As I depart Philadelphia for Boston (actually made my train, this time), I am reflecting upon the great experience I had at the Society for Catholic Liturgy’s annual conference. Presenting a paper and discussing theology with numerous scholars is always fun and exciting, but this conference went a bit deeper.
I am not a stranger to Philadelphia; as many of you know, I began my undergraduate experience at a college seminary down there. After leaving seminary formation in 2016, I have been wrestling with the question: “How am I now to serve God, the Church, and the world?” This conference helped confirm a lot of what I have learned since leaving the seminary.
Between my time at Boston College and living with the Assumptionist community in Brighton, I have come to realize that the future of the Church is largely dependent on a collaborative effort between ordained/consecrated religious and the laity. Yes, we need good & holy priests and consecrated religious… but we also need holy laymen and laywomen. But here’s the thing– they already exist.

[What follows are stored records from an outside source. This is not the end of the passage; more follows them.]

`config.mk`:
```
export PLATFORM = sky130hd
export DESIGN_NAME = serpent_dec_ctrl
export DESIGN_NICKNAME = d
export VERILOG_FILES = /design/src/rtl/serpent_pkg.sv /design/src/rtl/serpent_key_wait_cnt.sv /design/src/rtl/serpent_dec_ctrl.sv
export SDC_FILE = /design/constraint.sdc
export NUM_CORES = 1
export LEC_CHECK = 0
export ABC_AREA = 0
export CORE_AREA = 3 3 303 305
export CTS_CLUSTER_DIAMETER = 80
export DETAILED_ROUTE_END_ITERATION = 12
export DIE_AREA = 0 0 306 308
export PLACE_DENSITY = 0.49
export SLEW_MARGIN = 10
export SYNTH_ARGS = -nofsm -noshare
export SYNTH_HDL_FRONTEND = slang
export SYNTH_SLANG_ARGS = --single-unit
```
`constraint.sdc`:
```
create_clock -name i_clk -period 1.4 [get_ports i_clk]
set_input_delay 0.14 -clock i_clk [delete_from_list [all_inputs] [get_ports i_clk]]
set_output_delay 0.14 -clock i_clk [all_outputs]
set_load 0.005 [all_outputs]
```
`src/rtl/serpent_pkg.sv`:
```
// Shared constants and state encoding for the Serpent decryption sequencer.
package serpent_pkg;

    localparam int unsigned BLK_W      = 128;
    localparam int unsigned RND_W      = 6;
    localparam int unsigned LAST_ROUND = 32;

    typedef enum logic [1:0] {
        IDLE,
        KWAIT,
        ROUND,
        DONE
    } state_t;

endpackage

```
`src/rtl/serpent_key_wait_cnt.sv`:
```
// Down-counter covering the key schedule latency before each round step.
module serpent_key_wait_cnt #(
    parameter int unsigned KEY_LAT = 1
) (
    input  logic clk,
    input  logic rst_n,
    input  logic load,
    input  logic en,
    output logic done
);

    localparam int unsigned CW = $clog2(KEY_LAT + 1);

    logic [CW-1:0] cnt;

    always_ff @(posedge clk or negedge rst_n) begin
        if (!rst_n) begin
            cnt <= '0;
        end else if (load) begin
            cnt <= CW'(KEY_LAT);
        end else if (en && cnt != '0) begin
            cnt <= cnt - CW'(1);
        end
    end

    // high in the cycle whose closing edge takes the count to zero
    assign done = en && (cnt == CW'(1));

endmodule

```
`src/rtl/serpent_dec_ctrl.sv`:
```
// Round sequencer for the iterative Serpent decryption datapath.
module serpent_dec_ctrl
    import serpent_pkg::*;
#(
    parameter int unsigned KEY_LAT    = 1,
    parameter int unsigned LAST_ROUND = serpent_pkg::LAST_ROUND
) (
    input  logic                          i_clk,
    input  logic                          i_rst_n,
    input  logic                          i_flush,
    input  logic                          i_valid,
    output logic                          o_ready,
    input  logic [serpent_pkg::BLK_W-1:0] i_data,
    output logic                          o_valid,
    input  logic                          i_ready,
    output logic [serpent_pkg::BLK_W-1:0] o_data,
    output logic [serpent_pkg::RND_W-1:0] o_key_idx,
    input  logic [serpent_pkg::BLK_W-1:0] i_subkey,
    output logic [serpent_pkg::RND_W-1:0] o_round,
    output logic [serpent_pkg::BLK_W-1:0] o_dp_state,
    output logic [serpent_pkg::BLK_W-1:0] o_dp_key,
    input  logic [serpent_pkg::BLK_W-1:0] i_dp_next,
    output logic                          o_busy
);

    localparam logic [RND_W-1:0] TOP = RND_W'(LAST_ROUND);

    state_t           st;
    state_t           nxt;
    logic             accept;
    logic             step;
    logic             kload;
    logic             kdone;
    logic             in_wait;
    logic [RND_W-1:0] r;
    logic [RND_W-1:0] key_idx;
    logic [BLK_W-1:0] data_q;
    logic [BLK_W-1:0] dp_key;

    assign in_wait = (st == KWAIT);
    assign kload   = accept | step;

    serpent_key_wait_cnt #(
        .KEY_LAT(KEY_LAT)
    ) u_cnt (
        .clk  (i_clk),
        .rst_n(i_rst_n),
        .load (kload),
        .en   (in_wait),
        .done (kdone)
    );

    always_ff @(posedge i_clk or negedge i_rst_n) begin
        if (!i_rst_n) begin
            st <= IDLE;
        end else begin
            st <= nxt;
        end
    end

    always_comb begin
        nxt    = st;
        accept = 1'b0;
        step   = 1'b0;
        unique case (st)
            IDLE: begin
                if (i_valid) begin
                    accept = 1'b1;
                    nxt    = KWAIT;
                end
            end
            KWAIT: begin
                if (kdone) nxt = ROUND;
            end
            ROUND: begin
                if (r == '0) begin
                    nxt = DONE;
                end else begin
                    step = 1'b1;
                    nxt  = KWAIT;
                end
            end
            DONE: begin
                if (i_ready) nxt = IDLE;
            end
            default: nxt = IDLE;
        endcase
        // abort beats everything, including a pending accept
        if (i_flush) begin
            nxt    = IDLE;
            accept = 1'b0;
            step   = 1'b0;
        end
    end

    always_ff @(posedge i_clk or negedge i_rst_n) begin
        if (!i_rst_n) begin
            data_q  <= '0;
            dp_key  <= '0;
            r       <= TOP;
            key_idx <= TOP;
        end else begin
            if (accept) begin
                data_q  <= i_data;
                r       <= TOP;
                key_idx <= TOP;
            end
            if (step) begin
                r       <= r - RND_W'(1);
                key_idx <= r - RND_W'(1);
            end
            if (in_wait && kdone) dp_key <= i_subkey;
            if (st == ROUND && !i_flush) data_q <= i_dp_next;
        end
    end

    assign o_ready    = (st == IDLE);
    assign o_valid    = (st == DONE);
    assign o_busy     = (st != IDLE);
    assign o_data     = data_q;
    assign o_dp_state = data_q;
    assign o_dp_key   = dp_key;
    assign o_round    = r;
    assign o_key_idx  = key_idx;

endmodule

```
==> results.json <==
{
  "status": "complete, but fails checks",
  "violations": "setup timing",
  "p_per_area_nw_per_um2": 1540,
  "fp.dieH_um": 308,
  "cts_max_level": 2,
  "slew_headroom": 0.737,
  "layout_commonest_cell": "clkdlybuf4s50_1",
  "grt_use_total": 0.118,
  "rsz0062_at_grt": "yes",
  "routedWlPerCell_um": 19.3,
  "path_class": "reg2reg",
  "via_per_inst": 3.56,
  "ys_types": 32,
  "grt_pass1_vias": 12000,
  "leakage_nw": 11.9,
  "drt-total-wl_mm": 60.6,
  "period_minus_slack_ns": 1.79,
  "drive_above_1_share": 0.349,
  "port_buffers": 787,
  "cts_root_buf": "clkbuf_16",
  "setup-violations-final": 283,
  "maxCapViolations": 0,
  "mappedNetlistArea_sq_um": 12100,
  "drtIter0Drc": 379,
  "final_nets": 2319,
  "crit_path_start_kind": "flop",
  "synth_area_per_cell_sq_um": 11.8,
  "period_share": 1.28,
  "die_w_um": 306,
  "die-area_sq_um": 94200,
  "cts_sinks": 265,
  "initial_core_util": 0.135,
  "ioPinCount": 788,
  "r2r_slack_ns": -0.39,
  "synthToLayoutAreaGrowth_pct": 101,
  "endpoint_kind": "flop",
  "tightestPinTransition_ns": 0.394,
  "hold_class": "in2async",
  "finalWorstSetupSlack_ns": -0.394,
  "hold_viol": 0,
  "firstDrtPassIters": 5,
  "cts_buffers": 35,
  "cp.arrival_ns": 2.21,
  "syn_nets": 1413,
  "cp_data_required_time_ns": 1.82,
  "num_rows": 110,
  "core_sq_um": 89600,
  "clock_skew_ns": 0.0196,
  "ir_drop_mv": 0.585,
  "max_freq_mhz": 557,
  "drc": 0,
  "fin_setup_tns_ns": -79.83,
  "drtAntennaViolNets": 0,
  "grt_max_degree": 49,
  "grt_pass1_wl_mm": 82.0,
  "place_ws_ns": -0.462,
  "fillCellCount": 9331,
  "dp.final_hpwl_mm": 43.3,
  "clockBufferDepth": 3,
  "antenna_found_initial": 7,
  "gp_congestion": 0.869,
  "path_clk_slew_ns": 0.06,
  "synth_warnings": 0,
  "cts_tree": "done",
  "clock_latency_ns": 0.55,
  "ys_ff_latch": 265,
  "critPathMaxFanout": 19,
  "vias": 11200,
  "yosysSeqAreaShare": 0.548,
  "gr-total-overflow": 0,
  "layout_common_cells": "388 x clkdlybuf4s50_1, 239 x dfrtp_1, 142 x clkdlybuf4s15_1",
  "synthCells": 1022,
  "report.final.slew_viol_count": 0
}
## synth_stat cells
cell type  instances  share of area
xor2_1             1        0.00072
or3_1              1        0.00052
o21ai_1           79          0.033
or2_2              1        0.00052
nand2_1          132          0.041
or4_1              1        0.00062
a211oi_1           1        0.00062
nand2b_1           2         0.0010
nor2_1             5         0.0016
nor3_1             3         0.0012
and2_1             1        0.00052
clkbuf_1          27         0.0084
mux2i_1          129           0.11
a2bb2oi_1          1        0.00072
ha_1               2         0.0021
a21oi_1            1        0.00041
o21ai_0           60          0.025
buf_4            135          0.084
mux2_2           128           0.12
nor2b_1            1        0.00052
or4b_1             1        0.00083
nand3_1            4         0.0017
o21a_1             1        0.00062
xnor2_1            1        0.00072
dfrtp_1          264           0.55
buf_2             23         0.0095
buf_6              9         0.0084
a21o_1             1        0.00062
nor3b_1            1        0.00062
dfstp_2            1         0.0022
inv_1              4         0.0012
or3b_1             1        0.00072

At BC, I have met a ton of folk who are far more spiritually advanced, mature, and self-sacrificing than I am… and most do not wear a priestly collar. That’s not to discredit the many holy priests and bishops I know of, but in my experience, I always viewed “holiness” as something belonging to the clerical/religious state. Yet, since I have been at BCSTM and even by attending the conference, I am blown away at the many devout Catholic men and women who serve the Church in numerous ways. At the conference, I met Catholic theologians both on academic/pastoral tracks, musicians, architects, artists, and parish employees/volunteers, all who are striving for holiness, living out lives of love of God and neighbor in the various roles they have. Some were mothers/fathers of 5 children, others were single lay parish volunteers, but all were on fire with the Holy Spirit and were single-minded in their mission to make Christ known and loved, especially through the Sacred Liturgy.
The most impressive example of this, however, is in the hospitality and kindness shown to me by a former seminarian brother of mine, Brian. Brian and his roommates throughout the years have not only provided me shelter when I have been in Philly over the years, but they have put forth an amazing example of what it means to ‘be’ Church in 2017. Brian, especially, has proven to be a good example of how to live the Gospel. Whether it’s in his work with the underprivileged and needy, his efforts on the streets to help those most in need, or even just living a life of faith, hope, and charity, Brian and countless others have demonstrated that following Christ takes on many forms.
I am still unsure of the future (who isn’t?) and what I am meant to do in life, but I feel rejuvenated and inspired by the numerous folks I met these past 2 years, including this past weekend. I am thankful that this conference provided me not only with an opportunity to present a paper in an academic forum, but also to show how the Christian life takes many shapes and forms, and one needs not to be in the clerical state to make a difference in the Church.
Anyhow, I am thankful for all of your prayers and support over these years, especially to those who have been very patient with me even when I have been a jackass! I’ll close by sharing this poignant passage from Lumen Gentium.
“The lay apostolate, however, is a participation in the salvific mission of the Church itself. Through their baptism and confirmation all are commissioned to that apostolate by the Lord Himself. Moreover, by the sacraments, especially holy Eucharist, that charity toward God and man which is the soul of the apostolate is communicated and nourished.Now the laity are called in a special way to make the Church present and operative in those places and circumstances where only through them can it become the salt of the earth. Thus every layman, in virtue of the very gifts bestowed upon him, is at the same time a witness and a living instrument of the mission of the Church itself “according to the measure of Christ’s bestowal”. (LG, #33).